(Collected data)
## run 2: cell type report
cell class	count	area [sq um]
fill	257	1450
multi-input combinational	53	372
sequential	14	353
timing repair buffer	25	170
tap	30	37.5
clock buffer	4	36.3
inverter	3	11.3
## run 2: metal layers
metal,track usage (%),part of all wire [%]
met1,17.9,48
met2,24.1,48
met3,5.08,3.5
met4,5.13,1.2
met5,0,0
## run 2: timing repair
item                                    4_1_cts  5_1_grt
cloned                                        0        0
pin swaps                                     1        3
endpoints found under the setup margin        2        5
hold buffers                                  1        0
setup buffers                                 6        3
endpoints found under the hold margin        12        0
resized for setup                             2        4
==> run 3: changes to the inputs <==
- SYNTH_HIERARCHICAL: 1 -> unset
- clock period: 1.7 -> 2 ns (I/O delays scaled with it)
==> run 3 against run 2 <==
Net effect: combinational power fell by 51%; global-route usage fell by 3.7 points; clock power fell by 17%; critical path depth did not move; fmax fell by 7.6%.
$ cat config.mk
export PLATFORM = sky130hd
export DESIGN_NAME = if_prefetch_buf_flat
export DESIGN_NICKNAME = d
export VERILOG_FILES = /design/src/rtl/if_prefetch_buf_pkg.sv /design/src/rtl/if_prefetch_buf_if.sv /design/src/rtl/if_prefetch_buf_ifq_fifo.sv /design/src/rtl/if_prefetch_buf.sv /design/src/flat_wrapper.sv
export SDC_FILE = /design/constraint.sdc
export NUM_CORES = 1
export LEC_CHECK = 0
export CELL_PAD_IN_SITES_DETAIL_PLACEMENT = 1
export CELL_PAD_IN_SITES_GLOBAL_PLACEMENT = 2
export CORE_MARGIN = 3
export CORE_UTILIZATION = 40
export CTS_BUF_LIST = sky130_fd_sc_hd__clkbuf_16
export CTS_CLUSTER_DIAMETER = 200
export DETAILED_ROUTE_END_ITERATION = 6
export GPL_ROUTABILITY_DRIVEN = 0
export PLACE_DENSITY = 0.73
export RECOVER_POWER = 25
export REMOVE_ABC_BUFFERS = 1
export SETUP_SLACK_MARGIN = 0.1
export SLEW_MARGIN = 20
export SYNTH_ARGS = -nofsm -noshare
export SYNTH_HDL_FRONTEND = slang
export SYNTH_SLANG_ARGS = --single-unit
$ cat constraint.sdc
create_clock -name clk -period 8.9 [get_ports clk]
set_input_delay 1.78 -clock clk [delete_from_list [all_inputs] [get_ports clk]]
set_output_delay 1.78 -clock clk [all_outputs]
set_load 0.005 [all_outputs]
$ cat src/rtl/if_prefetch_buf_pkg.sv
// rtl/if_prefetch_buf_pkg.sv - shared constants and entry type for the instruction prefetch buffer
package if_prefetch_buf_pkg;
  localparam int              XLEN             = 32;
  localparam int              INSTR_BYTES      = 4;
  localparam logic [XLEN-1:0] RESET_PC_DEFAULT = 32'h0000_0000;

  typedef struct packed {
    logic [XLEN-1:0] instr;
    logic [XLEN-1:0] pc;
  } if_entry_t;
endpackage

$ cat src/rtl/if_prefetch_buf_if.sv
// rtl/if_prefetch_buf_if.sv - instruction memory request/response channel
interface if_prefetch_buf_if;
  import if_prefetch_buf_pkg::*;

  logic            mem_req_valid;
  logic            mem_req_ready;
  logic [XLEN-1:0] mem_req_addr;
  logic            mem_rsp_valid;
  logic [XLEN-1:0] mem_rsp_data;

  modport master (
    output mem_req_valid,
    output mem_req_addr,
    input  mem_req_ready,
    input  mem_rsp_valid,
    input  mem_rsp_data
  );

  modport slave (
    input  mem_req_valid,
    input  mem_req_addr,
    output mem_req_ready,
    output mem_rsp_valid,
    output mem_rsp_data
  );
endinterface

$ cat src/rtl/if_prefetch_buf_ifq_fifo.sv
// rtl/if_prefetch_buf_ifq_fifo.sv - synchronous FIFO of if_entry_t with clear and occupancy count
module ifq_fifo
  import if_prefetch_buf_pkg::*;
#(
  parameter int DEPTH = 4
) (
  input  logic                     clk,
  input  logic                     rst,
  input  logic                     i_push,
  input  if_entry_t                i_data,
  input  logic                     i_pop,
  input  logic                     i_clear,
  output if_entry_t                o_head,
  output logic [$clog2(DEPTH):0]   o_count,
  output logic                     o_full,
  output logic                     o_empty
);
  localparam int AW = $clog2(DEPTH);
  localparam int CW = AW + 1;

  if_entry_t     r_mem [DEPTH];
  logic [AW-1:0] r_wr_ptr;
  logic [AW-1:0] r_rd_ptr;
  logic [CW-1:0] r_count;
  logic          w_push;
  logic          w_pop;

  assign o_full  = (r_count == CW'(DEPTH));
  assign o_empty = (r_count == '0);
  assign o_count = r_count;
  assign o_head  = r_mem[r_rd_ptr];

  // A push into a full FIFO is only taken when a pop frees the slot in the same cycle.
  assign w_pop  = i_pop && !o_empty;
  assign w_push = i_push && (!o_full || w_pop);

  always_ff @(posedge clk) begin
    if (w_push && !i_clear) begin
      r_mem[r_wr_ptr] <= i_data;
    end
  end

  always_ff @(posedge clk or posedge rst) begin
    if (rst) begin
      r_wr_ptr <= '0;
      r_rd_ptr <= '0;
      r_count  <= '0;
    end else if (i_clear) begin
      r_wr_ptr <= '0;
      r_rd_ptr <= '0;
      r_count  <= '0;
    end else begin
      if (w_push) begin
        r_wr_ptr <= r_wr_ptr + AW'(1);
      end
      if (w_pop) begin
        r_rd_ptr <= r_rd_ptr + AW'(1);
      end
      r_count <= r_count + CW'(w_push) - CW'(w_pop);
    end
  end
endmodule
**config.mk**
```make
export PLATFORM = sky130hd
export DESIGN_NAME = sram_arbiter
export DESIGN_NICKNAME = d
export VERILOG_FILES = /design/src/rtl/define_state.sv /design/src/rtl/arb_priority_select.sv /design/src/rtl/sram_arbiter.sv
export SDC_FILE = /design/constraint.sdc
export NUM_CORES = 1
export LEC_CHECK = 0
export ABC_AREA = 1
export BUFFER_PORTS_ARGS = -buffer_cell sky130_fd_sc_hd__buf_2
export CELL_PAD_IN_SITES_DETAIL_PLACEMENT = 1
export CELL_PAD_IN_SITES_GLOBAL_PLACEMENT = 2
export CORE_MARGIN = 4
export CORE_UTILIZATION = 17
export CTS_CLUSTER_DIAMETER = 60
export CTS_CLUSTER_SIZE = 40
export DETAILED_ROUTE_END_ITERATION = 7
export PLACE_DENSITY_LB_ADDON = 0.2
export SLEW_MARGIN = 30
export SYNTH_ARGS = -nofsm -noshare
export SYNTH_HDL_FRONTEND = slang
export SYNTH_HIERARCHICAL = 1
export SYNTH_SLANG_ARGS = --single-unit
```
**constraint.sdc**
```tcl
create_clock -name CLOCK_50_I -period 1.6 [get_ports CLOCK_50_I]
set_input_delay 0.4 -clock CLOCK_50_I [delete_from_list [all_inputs] [get_ports CLOCK_50_I]]
set_output_delay 0.4 -clock CLOCK_50_I [all_outputs]
set_load 0.1 [all_outputs]
```
===== config.mk =====
export PLATFORM = sky130hd
export DESIGN_NAME = pc_sequencer_flat
export DESIGN_NICKNAME = d
export VERILOG_FILES = /design/src/rtl/pc_sequencer_if.sv /design/src/rtl/pc_sequencer.sv /design/src/flat_wrapper.sv
export SDC_FILE = /design/constraint.sdc
export NUM_CORES = 1
export LEC_CHECK = 0
export CAP_MARGIN = 0
export CORE_AREA = 2 2 39 41
export DETAILED_ROUTE_END_ITERATION = 16
export DIE_AREA = 0 0 41 43
export HOLD_SLACK_MARGIN = 0.06
export SETUP_SLACK_MARGIN = 0.02
export SYNTH_ARGS = -nofsm -noshare
export SYNTH_HDL_FRONTEND = slang
export SYNTH_HIERARCHICAL = 1
export SYNTH_SLANG_ARGS = --single-unit

===== constraint.sdc =====
create_clock -name clk -period 2.2 [get_ports clk]
set_input_delay 0.22 -clock clk [delete_from_list [all_inputs] [get_ports clk]]
set_output_delay 0.22 -clock clk [all_outputs]
set_load 0.05 [all_outputs]
### config.mk
export PLATFORM = sky130hd
export DESIGN_NAME = sqrt_iter_s0
export DESIGN_NICKNAME = d
export VERILOG_FILES = /design/src/rtl/sqrt_iter_s0.sv
export SDC_FILE = /design/constraint.sdc
export NUM_CORES = 1
export LEC_CHECK = 0
export BUFFER_PORTS_ARGS = -buffer_cell sky130_fd_sc_hd__buf_2
export CAP_MARGIN = 10
export CORE_MARGIN = 8
export CORE_UTILIZATION = 40
export CTS_CLUSTER_SIZE = 20
export DETAILED_ROUTE_END_ITERATION = 8
export HOLD_SLACK_MARGIN = 0.08
export SYNTH_ARGS = -nofsm -noshare
export SYNTH_HDL_FRONTEND = slang
export SYNTH_SLANG_ARGS = --single-unit
### constraint.sdc
create_clock -name i_clk -period 6.6 [get_ports i_clk]
set_input_delay 0.99 -clock i_clk [delete_from_list [all_inputs] [get_ports i_clk]]
set_output_delay 0.99 -clock i_clk [all_outputs]
set_load 0.1 [all_outputs]
## config.mk

```make
export PLATFORM = sky130hd
export DESIGN_NAME = alu_seq
export DESIGN_NICKNAME = d
export VERILOG_FILES = /design/src/rtl/alu_seq.sv
export SDC_FILE = /design/constraint.sdc
export NUM_CORES = 1
export LEC_CHECK = 0
export ABC_AREA = 1
export ABC_CLOCK_PERIOD_IN_PS = 5000
export BUFFER_PORTS_ARGS = -buffer_cell sky130_fd_sc_hd__clkbuf_2
export CELL_PAD_IN_SITES_DETAIL_PLACEMENT = 1
export CELL_PAD_IN_SITES_GLOBAL_PLACEMENT = 1
export CORE_UTILIZATION = 47
export DETAILED_ROUTE_END_ITERATION = 10
export GPL_TIMING_DRIVEN = 0
export PLACE_DENSITY_LB_ADDON = 0.1
export SLEW_MARGIN = 5
export SYNTH_ARGS = -nofsm -noshare
export SYNTH_HDL_FRONTEND = slang
export SYNTH_SLANG_ARGS = --single-unit
```

## constraint.sdc

```tcl
create_clock -name clk -period 5 [get_ports clk]
set_clock_uncertainty 0.05 [all_clocks]
set_input_delay 0.25 -clock clk [delete_from_list [all_inputs] [get_ports clk]]
set_output_delay 0.25 -clock clk [all_outputs]
set_load 0.01 [all_outputs]
```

About this task:
Copy all lines above where "found" is present.

Response to this exercise:
endpoints found under the setup margin        2        5
endpoints found under the hold margin        12        0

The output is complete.